The T. crassula group is composed by succulent plants (which generally grow in open areas), with erect stems, cincinni bracts not saccate at base, petals ranging from white to pink to lilac, and seeds cleft towards the embryotega. The leaves from these species are sessile and extremely succulent, with only the midvein conspicuous, and secondary veins rarely conspicuous in T. crassula . Nonetheless, in some individuals of T. crassula , T. seubertiana and T. valida , the leaves are so succulent that even the midvein is adaxially inconspicuous. Great petal color variation can be found within the same population, under the same ecological conditions, and is probably genetically controlled. These species are intimately related to the two southern biomes of South America, characterized by open and/or drier vegetation formations: the Chaco (which is part of the Dry Diagonal) and the Pampa.
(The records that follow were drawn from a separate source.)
This is an optimization exercise on Yosys and OpenROAD, whose aim is small area, not a production implementation. Only simulation tests tie the RTL to the original design; equivalence was not proved. Power is estimated from default activity; no workload was simulated.

==> tundra <==
// PILLOUT
module PILLOUT(clk,
					rst,
					filas,
					columnas,
					RX,
					TX,
					Servo1,
					Servo2,
					Bocina,
					HEX0,
					dis,
					LCD_RW, 
					LCD_EN, 
					LCD_RS, 
					LCD_DATA);
input	clk;
input	rst;
input  [3:0]filas;
output [3:0]columnas;
input RX;
output TX;
output Servo1;
output Servo2;
output Bocina;
output dis;
output [6:0] HEX0;
output  [7:0] LCD_DATA;
output LCD_RW;
output LCD_EN;
output LCD_RS;
wire [4:0]num;
wire Done;
wire [15:0]tiempo;
wire tcarry;
wire DLY_RST;
wire clk_10k;
wire baud;
wire [2:0]cnt;
wire [31:0]tag;
wire done;
wire [1:0] LUT_LINE;
wire [4:0] LUT_COL;
wire [8:0] LUT_DATA;
wire chg;
assign Bocina = 1'b0;
assign dis    = 1'b0;
parameter MenuPrin 	 = 0;
parameter NewUser1 	 = 1;
parameter NewUser2 	 = 2;
parameter RFID1    	 = 3; 
parameter RFID2    	 = 4;
parameter Medicamento = 5;
function [116:0] pack(input [128:0] i);
	pack = {i[128:93], i[91:85], i[82:69], i[67:61], i[58:45], i[43:37], i[34:21], i[19:13], i[10:0]};
endfunction
function [128:0] unpack(input [116:0] p);
	unpack = {p[116:81], 1'b0, p[80:74], 2'b00, p[73:60], 1'b0, p[59:53], 2'b00,
	          p[52:39], 1'b0, p[38:32], 2'b00, p[31:18], 1'b0, p[17:11], 2'b00, p[10:0]};
endfunction
reg [2:0]state_s;
reg [1:0]posi_s;
reg [2:0]posiH_s;
reg in_s;
reg [8:0]contador_s;
reg RST_s;
reg [3:0]med_s;
reg [1:0]user_s;
reg validate_s;
reg [116:0] rec_s;
reg [3:0] used_s;
reg [31:0] tag0_s, tag1_s, tag2_s, tag3_s;
reg [4:0] num_i;
reg done_i;
reg rstd;
wire [128:0] info_show = unpack(rec_s);
wire [128:0] info_rd = {info_show[128] & (user_s != 2'h3), info_show[127:0]};
reg [514:0] Usuarios;
always @(*) begin
	Usuarios = 515'd0;
	Usuarios[0]       = used_s[0];
	Usuarios[128:97]  = tag0_s;
	Usuarios[129]     = used_s[1];
	Usuarios[257:226] = tag1_s;
	Usuarios[258]     = used_s[2];
	Usuarios[386:355] = tag2_s;
	Usuarios[387]     = used_s[3];
	Usuarios[514:483] = tag3_s;
end
reg [2:0]state;
reg [1:0]posi;
reg [2:0]posiH;
reg in;
reg [8:0]contador;
reg RST;
reg [3:0]med;
reg [128:0]info;
reg [1:0]user;
  ...
clock: 10.0 ns
lec_check: 0
cap_margin: 20
core_margin: 2
core_utilization: 45
cts_buf_list: sky130_fd_sc_hd__clkbuf_16
cts_cluster_diameter: 100
cts_cluster_size: 20
slew_margin: 20
run.sh (not shown) runs the stock make flow with config.mk's settings and CLKGATE_MAP_FILE= SYNTH_SCRIPT=/design/flow/synth_recipe.tcl, a recipe that flattens the netlist after the stock synthesis.
==> juniper (differences from tundra) <==
--- a/flow/design.v
+++ b/flow/design.v
@@ -1192,29 +1192,27 @@
   assign new_n519 = ~new_n24 & ~new_n291;
   assign new_n520 = new_n313 & ~new_n519;
   assign r9 = new_n511 | new_n520;
   assign r7 = 1'b0;
 endmodule
-module Cambio(chg, st_s, info_s, user_s, posi_s, posiH_s, in_s, val_s, tcarry,
-              st_l, info_l, user_l, posi_l, posiH_l, in_l, val_l);
+module Cambio(chg, st_s, posi_s, posiH_s, in_s, val_s, tcarry, dchg,
+              st_l, posi_l, posiH_l, in_l, val_l);
 output chg;
 input [2:0] st_s, st_l;
-input [128:0] info_s, info_l;
-input [1:0] user_s, user_l;
 input [1:0] posi_s, posi_l;
 input [2:0] posiH_s, posiH_l;
-input in_s, in_l, val_s, val_l, tcarry;
+input in_s, in_l, val_s, val_l, tcarry, dchg;
 wire [2:0] mark_s = in_s ? posiH_s : 3'd7;    
 wire [2:0] mark_l = in_l ? posiH_l : 3'd7;
 wire d_form = (posi_s != posi_l) || (mark_s != mark_l) || (val_s != val_l);
 wire d_in   = in_s != in_l;
 reg c;
 always @(*) begin
 	case(st_s)
 	3'd0: c = tcarry;
-	3'd1: c = d_form || (info_s[48:1] != info_l[48:1]);
-	3'd2: c = d_form || (info_s[96:49] != info_l[96:49]);
+	3'd1: c = d_form || dchg;
+	3'd2: c = d_form || dchg;
 	3'd3: c = d_in;
 	3'd4: c = d_in;
 	default: c = 1'b0;
 	endcase
 end
@@ -1306,10 +1304,11 @@
 	Usuarios[258]     = used_s[2];
 	Usuarios[386:355] = tag2_s;
 	Usuarios[387]     = used_s[3];
 	Usuarios[514:483] = tag3_s;
 end
+reg wr;    
 reg [2:0]state;
 reg [1:0]posi;
 reg [2:0]posiH;
 reg in;
 reg [8:0]contador;
@@ -1317,10 +1316,11 @@
 reg [3:0]med;
 reg [128:0]info;
 reg [1:0]user;
 reg validate;
 always @(*) begin
+wr = 1'b0;
 state = state_s;
 posi = posi_s;
 posiH = posiH_s;
 in = in_s;
 contador = contador_s;
@@ -1364,32 +1364,32 @@
 					else if((num_i == 5'h1E && posiH == 3'b011) || (num_i == 5'h1F && posiH == 3'b101)) posiH = 3'b100;
 					else if((num_i == 5'h1E && posiH == 3'b100)) posiH = 3'b101;			
 					else if(num_i == 5'h1F && posiH == 3'b001) posiH = 3'b000;		
 					if(posi == 2'b01 && num_i[4]==1'b1 && num_i[3:0] <= 4'h9)begin
 						case(posiH)
-							3'b000: info[4:1] = num_i[3:0];
-							3'b001: info[8:5] = num_i[3:0];
-							3'b010: if(num_i[3:0] < 4'h3 && info[16:13] < 4'h4)info[12:9] = num_i[3:0];
+							3'b000: begin info[4:1] = num_i[3:0]; wr = 1'b1; end
+							3'b001: begin info[8:5] = num_i[3:0]; wr = 1'b1; end
+							3'b010: if(num_i[3:0] < 4'h3 && info[16:13] < 4'h4)begin info[12:9] = num_i[3:0]; wr = 1'b1; end
 							3'b011: begin 
-									  if(info[12:9] != 4'h2) info[16:13] = num_i[3:0];
-										else if(num_i[3:0] < 4'h4) info[16:13] = num_i[3:0];
+									  if(info[12:9] != 4'h2) begin info[16:13] = num_i[3:0]; wr = 1'b1; end
+										else if(num_i[3:0] < 4'h4) begin info[16:13] = num_i[3:0]; wr = 1'b1; end
 									  end
-							3'b100: if(num_i[3:0] < 4'h6)info[20:17] = num_i[3:0];		
-							3'b101: info[24:21] = num_i[3:0];				
+							3'b100: if(num_i[3:0] < 4'h6)begin info[20:17] = num_i[3:0]; wr = 1'b1; end		
+							3'b101: begin info[24:21] = num_i[3:0]; wr = 1'b1; end				
 						endcase						
 					end
 					if(posi == 2'b10 && num_i[4]==1'b1 && num_i[3:0] <= 4'h9)begin
 					case(posiH)
-						3'b000: info[28:25] = num_i[3:0];
-						3'b001: info[32:29] = num_i[3:0];
-						3'b010: if(num_i[3:0] < 4'h3 && info[40:37] < 4'h4)info[36:33] = num_i[3:0];
+						3'b000: begin info[28:25] = num_i[3:0]; wr = 1'b1; end
+						3'b001: begin info[32:29] = num_i[3:0]; wr = 1'b1; end
+						3'b010: if(num_i[3:0] < 4'h3 && info[40:37] < 4'h4)begin info[36:33] = num_i[3:0]; wr = 1'b1; end
 						3'b011: begin 
-									if(info[36:33] != 4'h2) info[40:37] = num_i[3:0];
-									else if(num_i[3:0] < 4'h4)info[40:37] = num_i[3:0];
+									if(info[36:33] != 4'h2) begin info[40:37] = num_i[3:0]; wr = 1'b1; end
+									else if(num_i[3:0] < 4'h4)begin info[40:37] = num_i[3:0]; wr = 1'b1; end
 								  end
-						3'b100: if(num_i[3:0] < 4'h6)info[44:41] = num_i[3:0];
-						3'b101: info[48:45] = num_i[3:0];				
+						3'b100: if(num_i[3:0] < 4'h6)begin info[44:41] = num_i[3:0]; wr = 1'b1; end
+						3'b101: begin info[48:45] = num_i[3:0]; wr = 1'b1; end				
 					endcase
 					end
 					if(num_i == 5'h1B)begin in=0; posiH = 3'b000; end
 				end	
 				if(in == 0 && posi==2'b11 && num_i == 5'h1A)  begin state = 2; posi = 0; posiH = 0;end	
@@ -1417,32 +1417,32 @@
 					else if((num_i == 5'h1E && posiH == 3'b011) || (num_i == 5'h1F && posiH == 3'b101)) posiH = 3'b100;
 					else if((num_i == 5'h1E && posiH == 3'b100)) posiH = 3'b101;			
 					else if(num_i == 5'h1F && posiH == 3'b001) posiH = 3'b000;		
 					if(posi == 2'b01 && num_i[4]==1'b1 && num_i[3:0] <= 4'h9)begin
 						case(posiH)
-							3'b000: info[52:49] = num_i[3:0];
-							3'b001: info[56:53] = num_i[3:0];
-							3'b010: if(num_i[3:0] < 4'h3 && info[64:61] < 4'h4)info[60:57] = num_i[3:0];
+							3'b000: begin info[52:49] = num_i[3:0]; wr = 1'b1; end
+							3'b001: begin info[56:53] = num_i[3:0]; wr = 1'b1; end
+							3'b010: if(num_i[3:0] < 4'h3 && info[64:61] < 4'h4)begin info[60:57] = num_i[3:0]; wr = 1'b1; end
 							3'b011: begin 
-									  if(info[60:57] != 4'h2) info[64:61] = num_i[3:0];
-										else if(num_i[3:0] < 4'h4) info[64:61] = num_i[3:0];
+									  if(info[60:57] != 4'h2) begin info[64:61] = num_i[3:0]; wr = 1'b1; end
+										else if(num_i[3:0] < 4'h4) begin info[64:61] = num_i[3:0]; wr = 1'b1; end
 									  end
-							3'b100: if(num_i[3:0] < 4'h6)info[68:65] = num_i[3:0];		
-							3'b101: info[72:69] = num_i[3:0];				
+							3'b100: if(num_i[3:0] < 4'h6)begin info[68:65] = num_i[3:0]; wr = 1'b1; end		
+							3'b101: begin info[72:69] = num_i[3:0]; wr = 1'b1; end				
 						endcase
 					end
 					if(posi == 2'b10 && num_i[4]==1'b1 && num_i[3:0] <= 4'h9)begin
 					case(posiH)
-						3'b000: info[76:73] = num_i[3:0];
-						3'b001: info[80:77] = num_i[3:0];
-						3'b010: if(num_i[3:0] < 4'h3 && info[88:85] < 4'h4)info[84:81] = num_i[3:0];
+						3'b000: begin info[76:73] = num_i[3:0]; wr = 1'b1; end
+						3'b001: begin info[80:77] = num_i[3:0]; wr = 1'b1; end
+						3'b010: if(num_i[3:0] < 4'h3 && info[88:85] < 4'h4)begin info[84:81] = num_i[3:0]; wr = 1'b1; end
 						3'b011: begin 
-									if(info[84:81] != 4'h2) info[88:85] = num_i[3:0];
-									else if(num_i[3:0] < 4'h4)info[88:85] = num_i[3:0];
+									if(info[84:81] != 4'h2) begin info[88:85] = num_i[3:0]; wr = 1'b1; end
+									else if(num_i[3:0] < 4'h4)begin info[88:85] = num_i[3:0]; wr = 1'b1; end
 								  end
-						3'b100: if(num_i[3:0] < 4'h6)info[92:89] = num_i[3:0];
-						3'b101: info[96:93] = num_i[3:0];				
+						3'b100: if(num_i[3:0] < 4'h6)begin info[92:89] = num_i[3:0]; wr = 1'b1; end
+						3'b101: begin info[96:93] = num_i[3:0]; wr = 1'b1; end				
 					endcase
 					end
 				end
 				if(num_i == 5'h1B)begin in=0; posiH = 3'b000; end
 				if(in == 0 && num_i == 5'h1A)begin
@@ -1496,10 +1496,42 @@
 user = 0;
 validate = 0;
 end
 end
 wire chg_now;
+wire [4:0] fk = (state_s == 3'd2 ? 5'd12 : 5'd0) + (posi_s == 2'd2 ? 5'd6 : 5'd0) + {2'b00, posiH_s};
+reg [3:0] old_dig;
+always @(*) begin
+	case(fk)
+	5'd0: old_dig = info_rd[4:1];
+	5'd1: old_dig = info_rd[8:5];
+	5'd2: old_dig = info_rd[12:9];
+	5'd3: old_dig = info_rd[16:13];
+	5'd4: old_dig = info_rd[20:17];
+	5'd5: old_dig = info_rd[24:21];
+	5'd6: old_dig = info_rd[28:25];
+	5'd7: old_dig = info_rd[32:29];
+	5'd8: old_dig = info_rd[36:33];
+	5'd9: old_dig = info_rd[40:37];
+	5'd10: old_dig = info_rd[44:41];
+	5'd11: old_dig = info_rd[48:45];
+	5'd12: old_dig = info_rd[52:49];
+	5'd13: old_dig = info_rd[56:53];
+	5'd14: old_dig = info_rd[60:57];
+	5'd15: old_dig = info_rd[64:61];
+	5'd16: old_dig = info_rd[68:65];
+	5'd17: old_dig = info_rd[72:69];
+	5'd18: old_dig = info_rd[76:73];
+	5'd19: old_dig = info_rd[80:77];
+	5'd20: old_dig = info_rd[84:81];
+	5'd21: old_dig = info_rd[88:85];
+	5'd22: old_dig = info_rd[92:89];
+	5'd23: old_dig = info_rd[96:93];
+	default: old_dig = 4'd0;
+	endcase
+end
+wire dchg = wr && (old_dig != num_i[3:0]);
 always @(posedge clk) begin
 	if(rst) rstd <= 1'b1;
 	else if(clk_10k) rstd <= 1'b0;
 	if(clk_10k) begin
 		state_s <= state;
@@ -1521,12 +1553,12 @@
 	end
 end
 DivFreq 	div0 (clk, rst, cnt, clk_10k, baud);
 Cronometro cronometro1(clk, rst, clk_10k, tiempo, tcarry);
 Pantalla   dis1(LUT_LINE, LUT_COL, state_s, info_show[128:1], user_s, posi_s, posiH_s, in_s, validate_s, tiempo, LUT_DATA);
-Cambio     cmb (chg_now, state_s, info_show, user_s, posi_s, posiH_s, in_s, validate_s, tcarry,
-                state, info, user, posi, posiH, in, validate);
+Cambio     cmb (chg_now, state_s, posi_s, posiH_s, in_s, validate_s, tcarry, dchg,
+                state, posi, posiH, in, validate);
 reg chg_q;
 always @(posedge clk) chg_q <= clk_10k & chg_now;
 assign chg = chg_q;
 LCD_TEXT    LCD1(clk, DLY_RST & ~rst, LCD_DATA, LCD_RW, LCD_EN, LCD_RS, LUT_LINE, LUT_COL, LUT_DATA, Done);
 Reset_Delay r0 (clk, rst, DLY_RST, Done, chg);
==> summary of the runs <==
Of juniper and tundra, tundra has the higher final cell count (gap 7.9%, measured against tundra).
Between tundra and juniper, the lower synthesized cell count is in juniper (gap 7.8%, measured against juniper).
Sequential cell count is the same in tundra and juniper.
Against juniper, the fmax of tundra is higher by about 3.7%.
Design area: tundra is higher than juniper (about 5.5%).
juniper completed without violations. tundra finished with timing, DRC and antenna clean.
Of juniper and tundra, tundra has the higher utilization (gap 0.57 points).
In juniper the sequential share of layout area is higher than in tundra, by 2.1 points.
Against tundra, the via count of juniper is lower by about 10%.
Against juniper, the die area of tundra is larger by 4.1%.
Against juniper, the clock-buffer cell count of tundra is higher by 5.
The species from the T. crassula group are morphologically very similar due to many overlapping morphological characters, and indumenta type and pattern are the most useful characters for separating these species. For the same reason, all species were recovered within a polytomy in the strict consensus (Fig. 3 View Figure 3 ). In addition, T. cerinthoides and T. crassula (the two lowland species) possess a rather wide distribution range which overlaps with the narrowly distributed T. seubertiana and T. valida (both of them restricted to high elevation sites). Much vegetative variation is recorded for the two widely distributed species, but reproductive characters are key in differentiating species in this group ( Pellegrini et al. 2017). Thus, I suggest the T. crassula group to be targeted for phylogeographic and reproductive studies to improve and deepen the understanding of taxonomic boundaries between these taxa.